Abstract

The study investigated the effect of bank credit to the private sector on the performance of manufacturing sector in Nigeria, from 1981 – 2021. The objective of the study is to determine the effect of bank credit to the private sector (CPS) on the manufacturing output in Nigeria. To carry out the study, data were sourced from the Central Bank of Nigeria statistical bulletin and National Bureau of Statistics for various years. The dependent variable for the study was manufacturing output while the proxies for exploratory variable include; credit to the private sector (CPS); interest and exchange rates. For analysis and estimation, Autoregressive Distributed Lag (ARDL) method was adopted. Augmented Dicker Fuller (ADF) tests for stationarity showed that the variables were integrated at first level while ARDL Bound tests established a cointegration relationship of the variables.

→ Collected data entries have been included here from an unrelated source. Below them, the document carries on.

**src/hdl/ksha_pkg.sv**
```systemverilog
// Shared types, constants and hash helpers for the k-mer soft hash accumulator.
`default_nettype none

package ksha_pkg;

  localparam int LEN_W     = 6;
  localparam int LANE_W    = 6;
  localparam int SUM_W     = 32;
  localparam int CFG_IDX_W = 4;
  localparam int SALT_N    = 32;

  localparam logic [1:0] OP_START = 2'd0;
  localparam logic [1:0] OP_ADD   = 2'd1;
  localparam logic [1:0] OP_CLEAR = 2'd2;
  localparam logic [1:0] OP_READ  = 2'd3;

  localparam logic [CFG_IDX_W-1:0] CFG_MIN_LEN = 4'd0;
  localparam logic [CFG_IDX_W-1:0] CFG_MAX_LEN = 4'd1;

  localparam logic [LEN_W-1:0] MIN_LEN_RST = 6'd1;
  localparam logic [LEN_W-1:0] MAX_LEN_RST = 6'd32;

  localparam logic [7:0] CHAR_C = 8'h43;
  localparam logic [7:0] CHAR_G = 8'h47;
  localparam logic [7:0] CHAR_T = 8'h54;

  localparam logic [1:0] CODE_A = 2'd0;
  localparam logic [1:0] CODE_C = 2'd1;
  localparam logic [1:0] CODE_G = 2'd2;
  localparam logic [1:0] CODE_T = 2'd3;

  localparam logic [63:0] FMIX_C1 = 64'hff51afd7ed558ccd;
  localparam logic [63:0] FMIX_C2 = 64'hc4ceb9fe1a85ec53;
  localparam int          FMIX_SH = 33;

  localparam logic signed [SUM_W-1:0] SUM_MAX = 32'sh7fffffff;
  localparam logic signed [SUM_W-1:0] SUM_MIN = 32'sh80000000;

  typedef struct packed {
    logic [1:0] op;
    logic [7:0] symbol;
  } in_item_t;

  typedef struct packed {
    logic [LANE_W-1:0]       lane;
    logic signed [SUM_W-1:0] sum_value;
    logic                    last;
  } out_item_t;

  typedef struct packed {
    logic clear_window;
    logic add_base;
    logic clear_sums;
    logic load_k;
    logic issue;
    logic rd_shift;
  } ksha_cmd_t;

  typedef struct packed {
    logic hash_empty;
    logic k_at_hi;
    logic pipe_idle;
    logic lane_last;
  } ksha_status_t;

  typedef logic [SALT_N-1:0][63:0] salt_tab_t;

  function automatic logic [1:0] base_code(input logic [7:0] sym);
    logic [1:0] code;
    case (sym)
      CHAR_C:  code = CODE_C;
      CHAR_G:  code = CODE_G;
      CHAR_T:  code = CODE_T;
      default: code = CODE_A;
    endcase
    return code;
  endfunction

  function automatic logic [63:0] fmix64(input logic [63:0] x);
    logic [63:0] h;
    h = x ^ (x >> FMIX_SH);
    h = h * FMIX_C1;
    h = h ^ (h >> FMIX_SH);
    h = h * FMIX_C2;
    h = h ^ (h >> FMIX_SH);
    return h;
  endfunction

  function automatic salt_tab_t build_salts();
    salt_tab_t t;
    for (int i = 0; i < SALT_N; i++) begin
      t[i] = fmix64(64'(i + 2));
    end
    return t;
  endfunction

  localparam salt_tab_t SALT_TABLE = build_salts();

endpackage

`default_nettype wire

```
**src/hdl/ksha_ctrl.sv**
```systemverilog
// Controller state machine: decodes ops, sequences k-mer issue, drain and readout.
`default_nettype none

module ksha_ctrl
  import ksha_pkg::*;
(
  input  wire logic         clk,
  input  wire logic         rst_n,
  input  wire logic         in_valid,
  input  wire in_item_t     in_data,
  output logic              in_stall,
  output logic              out_valid,
  input  wire logic         out_stall,
  input  wire ksha_status_t status,
  output ksha_cmd_t         cmd
);

  localparam logic [2:0] ST_IDLE  = 3'd0;
  localparam logic [2:0] ST_SETUP = 3'd1;
  localparam logic [2:0] ST_HASH  = 3'd2;
  localparam logic [2:0] ST_DRAIN = 3'd3;
  localparam logic [2:0] ST_READ  = 3'd4;

  logic [2:0] state_r;
  logic [2:0] state_nxt;
  logic       in_take;

  assign in_stall  = (state_r != ST_IDLE);
  assign out_valid = (state_r == ST_READ);
  assign in_take   = in_valid && !in_stall;

  always_comb begin
    state_nxt = state_r;
    cmd       = '0;
    case (state_r)
      ST_IDLE: begin
        if (in_take) begin
          case (in_data.op)
            OP_START: cmd.clear_window = 1'b1;
            OP_ADD: begin
              cmd.add_base = 1'b1;
              state_nxt    = ST_SETUP;
            end
            OP_CLEAR: cmd.clear_sums = 1'b1;
            OP_READ:  state_nxt = ST_READ;
            default:  state_nxt = ST_IDLE;
          endcase
        end
      end
      ST_SETUP: begin
        if (status.hash_empty) begin
          state_nxt = ST_IDLE;
        end else begin
          cmd.load_k = 1'b1;
          state_nxt  = ST_HASH;
        end
      end
      ST_HASH: begin
        cmd.issue = 1'b1;
        if (status.k_at_hi) state_nxt = ST_DRAIN;
      end
      ST_DRAIN: begin
        if (status.pipe_idle) state_nxt = ST_IDLE;
      end
      ST_READ: begin
        if (!out_stall) begin
          cmd.rd_shift = 1'b1;
          if (status.lane_last) state_nxt = ST_IDLE;
        end
      end
      default: state_nxt = ST_IDLE;
    endcase
  end

  always_ff @(posedge clk) begin
    if (!rst_n) begin
      state_r <= ST_IDLE;
    end else begin
      state_r <= state_nxt;
    end
  end

  a_cmd_excl: assert property (@(posedge clk) disable iff (!rst_n)
    $onehot0({cmd.clear_window, cmd.add_base, cmd.clear_sums,
              cmd.load_k, cmd.issue, cmd.rd_shift}))
    else $error("conflicting datapath commands");

  a_read_end: assert property (@(posedge clk) disable iff (!rst_n)
    (out_valid && !out_stall && status.lane_last) |=> (state_r == ST_IDLE))
    else $error("readout did not end on the last lane");

  a_issue_ok: assert property (@(posedge clk) disable iff (!rst_n)
    cmd.issue |-> !status.hash_empty)
    else $error("issue with an empty length range");

endmodule

`default_nettype wire

```
**config.mk**
```make
export PLATFORM = sky130hd
export DESIGN_NAME = ksha_ctrl
export DESIGN_NICKNAME = d
export VERILOG_FILES = /design/src/hdl/ksha_pkg.sv /design/src/hdl/ksha_ctrl.sv
export SDC_FILE = /design/constraint.sdc
export NUM_CORES = 1
export LEC_CHECK = 0
export BUFFER_PORTS_ARGS = -buffer_cell sky130_fd_sc_hd__buf_2
export CAP_MARGIN = 20
export CORE_AREA = 2 2 39 41
export DETAILED_ROUTE_END_ITERATION = 12
export DIE_AREA = 0 0 41 43
export HOLD_SLACK_MARGIN = 0.08
export PLACE_DENSITY = 0.48
export SETUP_SLACK_MARGIN = 0.4
export SLEW_MARGIN = 10
export SYNTH_ARGS = -nofsm -noshare
export SYNTH_HDL_FRONTEND = slang
export SYNTH_SLANG_ARGS = --single-unit
```
**constraint.sdc**
```tcl
create_clock -name clk -period 1.7 [get_ports clk]
set_clock_uncertainty 0.15 [all_clocks]
set_input_delay 0.34 -clock clk [delete_from_list [all_inputs] [get_ports clk]]
set_output_delay 0.34 -clock clk [all_outputs]
set_load 0.1 [all_outputs]
```
==> impl_metrics.toml <==
[power]
cellPowerDensity_nw_per_um2 = 1490
p_leak_nw = 0.253
peakVddDrop_mv = 0.476

[clocking]
cts-root-buf = "clkbuf_4"
clk_pin_slew_ns = 0.04
cts_tree = "yes"
hold_buffers = 0
numCtsBuffers = 3
cts_buffer_depth = 2
insertion_delay_ns = 0.24
numClockSinks = 3
htree_levels = 1

[global_route]
grt_start_max_net_pins = 8
grt_use_total_pct = 12.2
grt_overflow = 0
grt_pass1_wl_mm = 1.49
grt_pass1_vias = 344
antenna_found_initial = 0

[synth]
synth_top_cell_by_area = "dfxtp_1"
synth_commonest_cells = "3 x dfxtp_1, 3 x inv_1, 3 x nand2_1, 3 x nor2_1, 3 x nor3_1"
synth_edf_count = 0
avgSynthCellArea_um2 = 7.43
yosys.area.top_type_share_pct = 26.1
synth_cells = 31
yosys-top-cells-area = "dfxtp_1 26%, nor3_1 6.5%, nor3b_1 6.5%, and3_1 5.4%, buf_6 4.9%"
synth_ff_type = "dfxtp_1"
synth_nets = 49
postSynth.asyncResetShare_pct = 0
synth_seq_cells = 3
netlist_area_um2 = 230
ys_seq_area_share_pct = 26.1
yosysWarnings = 0
synth_cell_types = 19

[floorplanning]
chipWidth_um = 41
rows = 14
dieHeight_um = 43
core_um2 = 1380
ioPinCount = 26
start_util_pct = 16.6
die-area_um2 = 1760

[setup_path]
worst-r2r-cell-count = 5
r2r_slack_ns = 0.35
path_depth = 4
path_max_fanout = 3
crit_end = "cmd[3]"
cp-startpoint = "state_r[0]"
critical_path.top_delay_family = "simple AND/OR/NAND/NOR gates"
crit_type = "register to output pin"
crit_path_start_kind = "register"
cp_slowest_cell = "dfxtp_2"
required_ns = 1.21
crit-reg2reg-capture = "state_r[2]"
crit_buf_inv = 1
rr_startpoint = "state_r[0]"
endpoint_kind = "output pin"
slowest_delay_ns = 0.33
cp.arrival_ns = 1.42
path_cells = "nor3_4 -> nand2_2 -> nor3b_4 -> buf_12"

[timing]
post-route-period-util_pct = 113
layout_setup_ws_ns = -0.214
hold_viol = 0
worstMarginPinSlew_ns = 0.261
maxSlewViolCount = 0
maxSlewHeadroom_pct = 82.5
rsz0062_at_grt = "yes"
setup_viol = 6
layout_min_cycle_time_ns = 1.91
holdWs_ns = 0.232
fmax_mhz = 522

[placement]
placement.io_buffers = 17
place_ws_ns = -0.0287
dpl.hpwl_um = 629
finalWeightedCongestion = 0.706

[cells_and_area]
syn2layout_area_growth_pct = 169
largest_reg_flops = 3
drive_above_1_share_pct = 78.9
antenna_cells = 0
n_fill_cell = 139
largest_registers = "state_r: 3 flops"
fin_nets = 76
top_register = "state_r"

[outcome]
status = "finished, violations left"
violations = "setup timing"

[worst_hold_path]
hold_path.class = "input pin to register"

[route]
antenna_left = 0
drc_errors = 0
wl_um = 853
num_vias = 322
drtPass1Iterations = 2
first_iter_violations = 2
wl_per_cell_um = 11.7
vias_per_cell = 4.41

[run]
maxCapViolations = 0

The result of the study revealed that credit to the private sector (CPS), interest rate; and exchange rate (independent variables) on the aggregate accounted for 93.9% of the total variations on manufacturing output (dependent variable) in Nigeria during the study period while 6.1% was due to stochastic error. The result further found out exchange rate had a positive coefficient value and a significant impact on manufacturing output in Nigeria during the period of study while other explanatory variables that include credit to the private sector and interest rate were statistically insignificant on manufacturing GDP during the study period. On the basis of the findings, the researcher recommends that Central bank of Nigeria as an apex bank should apart from using both direct and indirect controls should strengthen the use of moral suasion to encourage banks not to relent in granting the sector as the government endeavours to diversify the revenue sources of the economy. Secondly, government and Central Bank of Nigeria (the apex regulatory body of banks) should take bold steps and use all necessary economic and financial policies and regulations to make lending a single digit interest rate in Nigeria especially in a critical sector like agriculture.